Starting with $$\psi(r,\theta,\phi)=R(r)Y(\theta,\phi)$$ saubstitute into the Schrödinger equation and show (using the technique of separation of variables) that R satisfies:

$$(\frac{\hbar^2}{2m}\frac{1}{r^2}\frac{d}{dr}(r^2\frac{d}{dr})+\frac{C}{2mr^2}+V(r))R=ER(r)$$

Homework Equations

$$L^2 Y(\theta,\phi)=CY(\theta,\phi)$$
$$C=l(l+1)\hbar^2$$

The Attempt at a Solution

The way I wrote it above is exactly the way the teacher wrote it, and I'm assuming that the R on the left side of the equation is not a function of r. And that being the case, it passes through the derivatives on the left hand side and and are left with a function of r.

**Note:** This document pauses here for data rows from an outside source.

--- src/common/asc_pkg.sv ---
// Constants, types and helpers shared by the async space timing block
// Operation
// RULE1 - Four chip-select spaces each own an independent configuration register.
// RULE2 - Accesses started after a configuration write use the new settings.
// RULE3 - Bit 31 picks normal mode (0) or select strobe mode (1).
// RULE4 - Bit 30 set enables extended wait cycles for the space.
// RULE5 - Software keeps extended wait off for spaces run as NAND flash.
// RULE6 - Software keeps extended wait off when no wait pin exists.
// RULE7 - With extended wait on, both strobe widths must be nonzero.
// RULE8 - Write setup lasts bits 29-26 plus one cycles.
// RULE9 - Write strobe lasts bits 25-20 plus one cycles.
// RULE10 - Write hold lasts bits 19-17 plus one cycles.
// RULE11 - Read setup lasts bits 16-13 plus one cycles.
// RULE12 - Read strobe lasts bits 12-7 plus one cycles.
// RULE13 - Read hold lasts bits 6-4 plus one cycles.
// RULE14 - At least turnaround field plus one cycles between accesses.
// RULE15 - No turnaround for same direction in the same space.
// RULE16 - Bits 1-0 pick 8-bit (0) or 16-bit (1) bus; 2,3 reserved.
// RULE17 - Reset gives maximum timings, normal mode, wait off, 8-bit bus.
// RULE18 - Raw bit 2 sets on a rising edge of the wait input.
// RULE19 - Raw bit 0 sets when extended wait exceeds the maximum count.
// RULE20 - Raw bits set regardless of the event enables.
// RULE21 - Writing 1 clears a raw bit and its masked copy; 0 does nothing.
// RULE22 - Raw bits 31-3 and 1 read zero; software writes them zero.
// RULE23 - Extended wait ends after at most (max count plus one) times 16 cycles.
// RULE24 - Wait polarity chooses low (0) or high (1) as waiting; resets to 1.
// RULE25 - Masked bit sets only for enabled events and pulses the interrupt line.
// RULE26 - Phases run setup, strobe, hold with address and select held stable.
package asc_pkg;

  localparam logic [7:0] OFS_WAIT_CFG = 8'h04;
  localparam logic [7:0] OFS_CFG0 = 8'h10;
  localparam logic [7:0] OFS_RAW = 8'h40;
  localparam logic [7:0] OFS_MASKED = 8'h44;
  localparam logic [7:0] OFS_EN_SET = 8'h48;
  localparam logic [7:0] OFS_EN_CLR = 8'h4c;

  localparam int POS_WPOL = 28;
  localparam int POS_EV_TIMEOUT = 0;
  localparam int POS_EV_RISE = 2;

  localparam logic [31:0] CFG_RESET = 32'h3ffffffc;
  localparam logic WPOL_RESET = 1'b1;
  localparam logic [7:0] MAX_WAIT_COUNT_RESET = 8'h80;
  localparam logic [1:0] BW_16 = 2'h1;
  localparam logic [12:0] WAIT_UNIT_CYCLES = 13'h10;
  localparam logic [2:0] GAP_MAX = 3'h4;

  typedef struct packed {
    logic ss;
    logic ew;
    logic [3:0] wsu;
    logic [5:0] wst;
    logic [2:0] whd;
    logic [3:0] rsu;
    logic [5:0] rst;
    logic [2:0] rhd;
    logic [1:0] ta;
    logic [1:0] bw;
  } asc_cfg_t;

  typedef enum logic [4:0] {
    S_IDLE = 5'b00001,
    S_TURN = 5'b00010,
    S_SETUP = 5'b00100,
    S_STROBE = 5'b01000,
    S_HOLD = 5'b10000
  } asc_state_t;

  // Field value of the given phase; the phase lasts this plus one cycles, plus any extended wait in strobe
  function automatic logic [5:0] asc_ph_fld(asc_cfg_t c, logic wr, asc_state_t s);
    logic [5:0] v;
    v = 6'h00;
    if (s == S_SETUP)
      v = wr ? {2'h0, c.wsu} : {2'h0, c.rsu};
    else if (s == S_STROBE)
      v = wr ? c.wst : c.rst;
    else if (s == S_HOLD)
      v = wr ? {3'h0, c.whd} : {3'h0, c.rhd};
    return v;
  endfunction

  function automatic logic [2:0] asc_ta3(logic [1:0] ta);
    return {1'b0, ta};
  endfunction

endpackage

--- src/common/asc_cfg_if.sv ---
// Link between the access controller and the configuration bank
`timescale 1ns/1ps
interface asc_cfg_if;
  import asc_pkg::*;
  logic wr;
  logic [1:0] wr_idx;
  asc_cfg_t wr_data;
  logic [1:0] rd_idx;
  asc_cfg_t rd_data;
  logic [1:0] acc_idx;
  asc_cfg_t acc_cfg;
  modport ctl (output wr, wr_idx, wr_data, rd_idx, acc_idx, input rd_data, acc_cfg);
  modport bank (input wr, wr_idx, wr_data, rd_idx, acc_idx, output rd_data, acc_cfg);
endinterface

--- src/design/asc_cfg_bank.sv ---
// Four per-space configuration registers with two read ports
`timescale 1ns/1ps
module asc_cfg_bank
  import asc_pkg::*;
(
  input wire logic i_ref_clk,
  input wire logic i_sys_rst,
  asc_cfg_if.bank cif
);

  asc_cfg_t cfg [4];

  always_ff @(posedge i_ref_clk)
  begin
    if (i_sys_rst)
    begin
      for (int i = 0; i < 4; i++)
        cfg[i] <= asc_cfg_t'(CFG_RESET); // RULE17
    end
    else if (cif.wr)
      cfg[cif.wr_idx] <= cif.wr_data; // RULE1
  end

  // Reads are combinational so register reads still answer in one cycle
  assign cif.rd_data = cfg[cif.rd_idx];
  assign cif.acc_cfg = cfg[cif.acc_idx];

  a_cfg_reset_val: assert property (@(posedge i_ref_clk) // RULE17
    i_sys_rst |=> (cfg[0] == CFG_RESET && cfg[3] == CFG_RESET))
    else $error("config register not at reset value");

  a_cfg_write_own: assert property (@(posedge i_ref_clk) disable iff (i_sys_rst) // RULE1
    cif.wr |=> cfg[$past(cif.wr_idx)] == $past(cif.wr_data))
    else $error("config write not stored in its own space");

endmodule

--- src/design/asc_top.sv ---
// Async memory space sequencer with per-space timing and raw event flags
`timescale 1ns/1ps
module asc_top
  import asc_pkg::*;
(
  input wire logic i_ref_clk,
  input wire logic i_sys_rst,
  input wire logic [7:0] i_reg_addr,
  input wire logic [31:0] i_reg_wdata,
  input wire logic i_reg_wr,
  input wire logic i_reg_rd,
  output logic [31:0] o_reg_rdata,
  input wire logic i_acc_req,
  input wire logic i_acc_write,
  input wire logic [1:0] i_acc_space,
  input wire logic [15:0] i_acc_addr,
  input wire logic [15:0] i_acc_wdata,
  output logic o_acc_busy,
  output logic o_acc_done,
  output logic [15:0] o_acc_rdata,
  output logic [3:0] o_em_cs_n,
  output logic o_em_we_n,
  output logic o_em_oe_n,
  output logic [15:0] o_em_addr,
  output logic [15:0] o_em_dout,
  output logic o_em_doe,
  output logic o_em_wide,
  input wire logic [15:0] i_em_din,
  input wire logic i_external_wait_input,
  output logic o_event_irq
);

  ////////////////////////////////////////////////////////////////////////////
  // Declarations

  asc_cfg_if cif ();

  asc_state_t st_q;
  asc_state_t next_st;
  asc_cfg_t cur;
  asc_cfg_t cfg_now;
  logic cur_wr;
  logic [1:0] cur_sp;
  logic [15:0] addr_q;
  logic [15:0] wdata_q;
  logic [5:0] cnt_q;
  logic [12:0] wcnt_q;
  logic [12:0] wlim;
  logic [2:0] gap_q;
  logic have_last;
  logic [1:0] last_sp;
  logic last_wr;
  logic turn_need;
  logic turn_q;
  logic wait_hold;
  logic to_ev;
  logic wait_s1;
  logic wait_s2;
  logic wait_s3;
  logic wait_act;
  logic rise_ev;
  logic [15:0] din_s1;
  logic [15:0] din_s2;
  logic wait_polarity;
  logic [7:0] max_wait_count;
  logic [1:0] raw_q;
  logic [1:0] msk_q;
  logic [1:0] en_q;
  logic [1:0] ev;
  logic [1:0] clr;
  logic take;
  logic active;
  logic cs_on;
  logic [12:0] ph_len;

  // Bit 0 of the pair is the timeout event, bit 1 the wait rise event
  function automatic logic [31:0] ev_pack(logic [1:0] v);
    logic [31:0] w;
    w = 32'h0;
    w[POS_EV_TIMEOUT] = v[0];
    w[POS_EV_RISE] = v[1];
    return w;
  endfunction

  function automatic logic [1:0] ev_unpack(logic [31:0] w);
    return {w[POS_EV_RISE], w[POS_EV_TIMEOUT]};
  endfunction

  function automatic logic is_cfg(logic [7:0] a);
    return a[7:4] == OFS_CFG0[7:4] && a[1:0] == 2'h0;
  endfunction

  ////////////////////////////////////////////////////////////////////////////
  // Configuration bank

  asc_cfg_bank u_bank (
    .i_ref_clk (i_ref_clk),
    .i_sys_rst (i_sys_rst),
    .cif (cif.bank)
  );

  assign cif.wr = i_reg_wr && is_cfg(i_reg_addr);
  assign cif.wr_idx = i_reg_addr[3:2];
  assign cif.wr_data = asc_cfg_t'(i_reg_wdata);
  assign cif.rd_idx = i_reg_addr[3:2];
  // Snapshot source: the requested space at take, else the running one
  assign cif.acc_idx = (st_q == S_IDLE) ? i_acc_space : cur_sp;

  ////////////////////////////////////////////////////////////////////////////
  // Wait configuration and pin synchronisers

  always_ff @(posedge i_ref_clk)
  begin
    if (i_sys_rst)
    begin
      wait_polarity <= WPOL_RESET; // RULE24
      max_wait_count <= MAX_WAIT_COUNT_RESET;
    end
    else if (i_reg_wr && i_reg_addr == OFS_WAIT_CFG)
    begin
      wait_polarity <= i_reg_wdata[POS_WPOL];
      max_wait_count <= i_reg_wdata[7:0];
    end
  end

  always_ff @(posedge i_ref_clk)
  begin
    if (i_sys_rst)
    begin
      wait_s1 <= 1'b0;
      wait_s2 <= 1'b0;
      wait_s3 <= 1'b0;
      din_s1 <= 16'h0000;
      din_s2 <= 16'h0000;
    end
    else
    begin
      wait_s1 <= i_external_wait_input;
      wait_s2 <= wait_s1;
      wait_s3 <= wait_s2;
      din_s1 <= i_em_din;
      din_s2 <= din_s1;
    end
  end

  assign rise_ev = wait_s2 && !wait_s3; // RULE18
  assign wait_act = (wait_s2 == wait_polarity); // RULE24
  assign wlim = 13'({max_wait_count, 4'h0}) + WAIT_UNIT_CYCLES; // RULE23

  ////////////////////////////////////////////////////////////////////////////
  // Access sequencer

  assign take = (st_q == S_IDLE) && i_acc_req;
  assign cfg_now = (st_q == S_IDLE) ? cif.acc_cfg : cur; // RULE2
  assign turn_need = have_last && (last_sp != i_acc_space || last_wr != i_acc_write); // RULE15
  assign wait_hold = cur.ew && wait_act && (wcnt_q != wlim); // RULE4
  assign to_ev = (st_q == S_STROBE) && (cnt_q == 6'h00) && cur.ew && wait_act
    && (wcnt_q == wlim); // RULE19

  always_comb
  begin
    next_st = st_q;
    unique case (st_q)
      S_IDLE:
        if (i_acc_req)
          next_st = (turn_need && gap_q < asc_ta3(cif.acc_cfg.ta)) ? S_TURN : S_SETUP; // RULE14
      S_TURN:
        if (gap_q >= asc_ta3(cur.ta))
          next_st = S_SETUP; // RULE14
      S_SETUP:
        if (cnt_q == 6'h00)
          next_st = S_STROBE; // RULE26
      S_STROBE:
        if (cnt_q == 6'h00 && !wait_hold)
          next_st = S_HOLD; // RULE23
      S_HOLD:
        if (cnt_q == 6'h00)
          next_st = S_IDLE;
      default:
        next_st = S_IDLE;
    endcase
  end

  always_ff @(posedge i_ref_clk)
  begin
    if (i_sys_rst)
      st_q <= S_IDLE;
    else
      st_q <= next_st;
  end

  // Snapshot at take keeps settings and address stable through the access
  always_ff @(posedge i_ref_clk)
  begin
    if (i_sys_rst)
    begin
      cur <= asc_cfg_t'(CFG_RESET);
      cur_wr <= 1'b0;
      cur_sp <= 2'h0;
      addr_q <= 16'h0000;
      wdata_q <= 16'h0000;
      turn_q <= 1'b0;
    end
    else if (take)
    begin
      cur <= cif.acc_cfg; // RULE1 RULE2
      cur_wr <= i_acc_write;
      cur_sp <= i_acc_space;
      addr_q <= i_acc_addr; // RULE26
      wdata_q <= i_acc_wdata;
      turn_q <= turn_need;
    end
  end

  // Phase counter loads the field and counts down to zero
  always_ff @(posedge i_ref_clk)
  begin
    if (i_sys_rst)
      cnt_q <= 6'h00;
    else if (st_q != S_SETUP && next_st == S_SETUP)
      cnt_q <= asc_ph_fld(cfg_now, take ? i_acc_write : cur_wr, S_SETUP); // RULE8 RULE11
    else if (st_q == S_SETUP && next_st == S_STROBE)
      cnt_q <= asc_ph_fld(cur, cur_wr, S_STROBE); // RULE9 RULE12
    else if (st_q == S_STROBE && next_st == S_HOLD)
      cnt_q <= asc_ph_fld(cur, cur_wr, S_HOLD); // RULE10 RULE13
    else if (cnt_q != 6'h00)
      cnt_q <= cnt_q - 6'h01;
  end

  always_ff @(posedge i_ref_clk)
  begin
    if (i_sys_rst || st_q != S_STROBE)
      wcnt_q <= 13'h0000;
    else if (cnt_q == 6'h00 && wait_hold)
      wcnt_q <= wcnt_q + 13'h0001; // RULE23
  end

  // Gap saturates; it only has to reach the largest turnaround
  always_ff @(posedge i_ref_clk)
  begin
    if (i_sys_rst)
    begin
      gap_q <= GAP_MAX;
      have_last <= 1'b0;
      last_sp <= 2'h0;
      last_wr <= 1'b0;
    end
    else if (st_q == S_HOLD)
    begin
      gap_q <= 3'h0; // RULE14
      have_last <= 1'b1;
      last_sp <= cur_sp;
      last_wr <= cur_wr;
    end
    else if (gap_q != GAP_MAX)
      gap_q <= gap_q + 3'h1;
  end

  always_ff @(posedge i_ref_clk)
  begin
    if (i_sys_rst)
    begin
      o_acc_busy <= 1'b0;
      o_acc_done <= 1'b0;
      o_acc_rdata <= 16'h0000;
    end
    else
    begin
      o_acc_done <= (st_q == S_HOLD) && (next_st == S_IDLE);
      if (take)
        o_acc_busy <= 1'b1;
      else if (st_q == S_HOLD && next_st == S_IDLE)
        o_acc_busy <= 1'b0;
      if (st_q == S_STROBE && next_st == S_HOLD && !cur_wr)
        o_acc_rdata <= (cur.bw == BW_16) ? din_s2 : {8'h00, din_s2[7:0]}; // RULE16
    end
  end

  ////////////////////////////////////////////////////////////////////////////
  // Memory pins, one cycle behind the sequencer state

  assign active = (st_q == S_SETUP) || (st_q == S_STROBE) || (st_q == S_HOLD);
  assign cs_on = active && (!cur.ss || st_q == S_STROBE); // RULE3

  always_ff @(posedge i_ref_clk)
  begin
    if (i_sys_rst)
    begin
      o_em_cs_n <= 4'hf;
      o_em_we_n <= 1'b1;
      o_em_oe_n <= 1'b1;
      o_em_doe <= 1'b0;
      o_em_addr <= 16'h0000;
      o_em_dout <= 16'h0000;
      o_em_wide <= 1'b0;
    end
    else
    begin
      o_em_cs_n <= cs_on ? ~(4'h1 << cur_sp) : 4'hf; // RULE26
      o_em_we_n <= !(st_q == S_STROBE && cur_wr);
      o_em_oe_n <= !(st_q == S_STROBE && !cur_wr);
      o_em_doe <= active && cur_wr;
      o_em_addr <= addr_q;
      // Reserved widths fall back to the narrow bus
      o_em_dout <= (cur.bw == BW_16) ? wdata_q : {8'h00, wdata_q[7:0]}; // RULE16
      o_em_wide <= (cur.bw == BW_16);
    end
  end

  ////////////////////////////////////////////////////////////////////////////
  // Event flags

  assign ev = {rise_ev, to_ev};
  assign clr = (i_reg_wr && (i_reg_addr == OFS_RAW || i_reg_addr == OFS_MASKED))
    ? ev_unpack(i_reg_wdata) : 2'h0;

  // Set beats clear so an event in the clearing cycle is kept
  always_ff @(posedge i_ref_clk)
  begin
    if (i_sys_rst)
    begin
      raw_q <= 2'h0;
      msk_q <= 2'h0;
      o_event_irq <= 1'b0;
    end
    else
    begin
      raw_q <= ev | (raw_q & ~clr); // RULE20 RULE21
      msk_q <= (ev & en_q) | (msk_q & ~clr); // RULE25 RULE21
      o_event_irq <= |(ev & en_q); // RULE25
    end
  end

  always_ff @(posedge i_ref_clk)
  begin
    if (i_sys_rst)
      en_q <= 2'h0;
    else if (i_reg_wr && i_reg_addr == OFS_EN_SET)
      en_q <= en_q | ev_unpack(i_reg_wdata);
    else if (i_reg_wr && i_reg_addr == OFS_EN_CLR)
      en_q <= en_q & ~ev_unpack(i_reg_wdata);
  end

  ////////////////////////////////////////////////////////////////////////////
  // Register read port

  always_ff @(posedge i_ref_clk)
  begin
    if (i_sys_rst || !i_reg_rd)
      o_reg_rdata <= 32'h0;
    else if (is_cfg(i_reg_addr))
      o_reg_rdata <= 32'(cif.rd_data);
    else if (i_reg_addr == OFS_WAIT_CFG)
      o_reg_rdata <= {3'h0, wait_polarity, 20'h0, max_wait_count};
    else if (i_reg_addr == OFS_RAW)
      o_reg_rdata <= ev_pack(raw_q); // RULE22
    else if (i_reg_addr == OFS_MASKED)
      o_reg_rdata <= ev_pack(msk_q);
    else if (i_reg_addr == OFS_EN_SET || i_reg_addr == OFS_EN_CLR)
      o_reg_rdata <= ev_pack(en_q);
    else
      o_reg_rdata <= 32'h0;
  end

  ////////////////////////////////////////////////////////////////////////////
  // Checks

  always_ff @(posedge i_ref_clk)
  begin
    if (i_sys_rst || st_q != next_st)
      ph_len <= 13'h0000;
    else
      ph_len <= ph_len + 13'h0001;
  end

  a_setup_width: assert property (@(posedge i_ref_clk) disable iff (i_sys_rst) // RULE8 RULE11
    (st_q == S_STROBE && $past(st_q) == S_SETUP)
      |-> $past(ph_len) == {7'h00, asc_ph_fld(cur, cur_wr, S_SETUP)})
    else $error("setup phase length wrong");

  a_strobe_width: assert property (@(posedge i_ref_clk) disable iff (i_sys_rst) // RULE9 RULE12
    (st_q == S_HOLD && $past(st_q) == S_STROBE && !cur.ew)
      |-> $past(ph_len) == {7'h00, asc_ph_fld(cur, cur_wr, S_STROBE)})
    else $error("strobe phase length wrong");

  a_hold_width: assert property (@(posedge i_ref_clk) disable iff (i_sys_rst) // RULE10 RULE13
    (st_q == S_IDLE && $past(st_q) == S_HOLD)
      |-> $past(ph_len) == {7'h00, asc_ph_fld(cur, cur_wr, S_HOLD)})
    else $error("hold phase length wrong");

  a_turn_gap_min: assert property (@(posedge i_ref_clk) disable iff (i_sys_rst) // RULE14
    (st_q == S_SETUP && $past(st_q) != S_SETUP && turn_q)
      |-> $past(gap_q) >= asc_ta3(cur.ta))
    else $error("turnaround gap too short");

  a_same_dir_skip: assert property (@(posedge i_ref_clk) disable iff (i_sys_rst) // RULE15
    (take && have_last && !turn_need) |=> st_q == S_SETUP)
    else $error("turnaround inserted for same direction");

  a_wait_bound: assert property (@(posedge i_ref_clk) disable iff (i_sys_rst) // RULE23
    st_q == S_STROBE |-> wcnt_q <= wlim)
    else $error("extended wait exceeded limit");

  a_timeout_flag: assert property (@(posedge i_ref_clk) disable iff (i_sys_rst) // RULE19
    to_ev |=> raw_q[0] && st_q == S_HOLD)
    else $error("timeout not flagged");

  a_no_ext_wait: assert property (@(posedge i_ref_clk) disable iff (i_sys_rst) // RULE4
    (st_q == S_STROBE && cnt_q == 6'h00 && !cur.ew) |=> st_q == S_HOLD)
    else $error("wait inserted while disabled");

  a_rise_flag: assert property (@(posedge i_ref_clk) disable iff (i_sys_rst) // RULE18
    rise_ev |=> raw_q[1])
    else $error("wait rise not flagged");

  a_raw_clear: assert property (@(posedge i_ref_clk) disable iff (i_sys_rst) // RULE21
    (clr[0] && !ev[0]) |=> !raw_q[0] && !msk_q[0])
    else $error("write one did not clear flags");

  a_mask_gate: assert property (@(posedge i_ref_clk) disable iff (i_sys_rst) // RULE25
    $rose(msk_q[1]) |-> $past(en_q[1]) && o_event_irq)
    else $error("masked flag set while disabled");

  a_rsv_zero: assert property (@(posedge i_ref_clk) disable iff (i_sys_rst) // RULE22
    (i_reg_rd && i_reg_addr == OFS_RAW) |=> o_reg_rdata[31:3] == 29'h0 && !o_reg_rdata[1])
    else $error("reserved raw bits not zero");

  a_ss_cs_idle: assert property (@(posedge i_ref_clk) disable iff (i_sys_rst) // RULE3
    (st_q == S_SETUP && cur.ss) |=> o_em_cs_n == 4'hf)
    else $error("select strobe mode asserted select in setup");

  c_read_access: cover property (@(posedge i_ref_clk) o_acc_done && !cur_wr);
  c_turn_used: cover property (@(posedge i_ref_clk) st_q == S_TURN);
  c_timeout: cover property (@(posedge i_ref_clk) to_ev);
  c_rise_masked: cover property (@(posedge i_ref_clk) rise_ev && en_q[1]);

endmodule

--- config.mk ---
export PLATFORM = sky130hd
export DESIGN_NAME = asc_top
export DESIGN_NICKNAME = d
export VERILOG_FILES = /design/src/common/asc_pkg.sv /design/src/common/asc_cfg_if.sv /design/src/design/asc_cfg_bank.sv /design/src/design/asc_top.sv
export SDC_FILE = /design/constraint.sdc
export NUM_CORES = 1
export LEC_CHECK = 0
export ABC_AREA = 1
export BUFFER_PORTS_ARGS = -buffer_cell sky130_fd_sc_hd__buf_2
export CORE_ASPECT_RATIO = 1.2
export CORE_MARGIN = 2
export CORE_UTILIZATION = 30
export CTS_CLUSTER_DIAMETER = 50
export DETAILED_ROUTE_END_ITERATION = 8
export PLACE_DENSITY_LB_ADDON = 0.25
export SYNTH_ARGS = -nofsm -noshare
export SYNTH_HDL_FRONTEND = slang
export SYNTH_SLANG_ARGS = --single-unit
--- constraint.sdc ---
create_clock -name i_ref_clk -period 7.7 [get_ports i_ref_clk]
set_input_delay 1.155 -clock i_ref_clk [delete_from_list [all_inputs] [get_ports i_ref_clk]]
set_output_delay 1.155 -clock i_ref_clk [all_outputs]
set_load 0.005 [all_outputs]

C is a constant, so that entire term is also just a function of r. And V(r) itself is a function of r, therefore I'm inclined to think that you can pull out some constant E and multiply it by some function R(r) to give it the required format.

 

[vela]

The R on the lefthand side is R(r).

The idea here is to plug the function $\psi(r,\theta,\phi)=R(r)Y(\theta,\phi)$ into the Schrödinger equation, expressing the Laplacian in spherical coordinates. After a little manipulation, you can separate the equation into two chunks, where one part depends only on r and the other depends only on θ and ϕ. The part that only depends on r is that equation you're trying to verify.

 

[warfreak131]

The R on the lefthand side is R(r).

The idea here is to plug the function $\psi(r,\theta,\phi)=R(r)Y(\theta,\phi)$ into the Schrödinger equation, expressing the Laplacian in spherical coordinates. After a little manipulation, you can separate the equation into two chunks, where one part depends only on r and the other depends only on θ and ϕ. The part that only depends on r is that equation you're trying to verify.

As the equation is right now, it has no theta or phi terms. Wouldnt I have to know the quantum numbers n, l, and m in order to introduce the other terms?

 

[vela]

You're supposed to start with the Schrödinger equation, which does have θ and ϕ terms.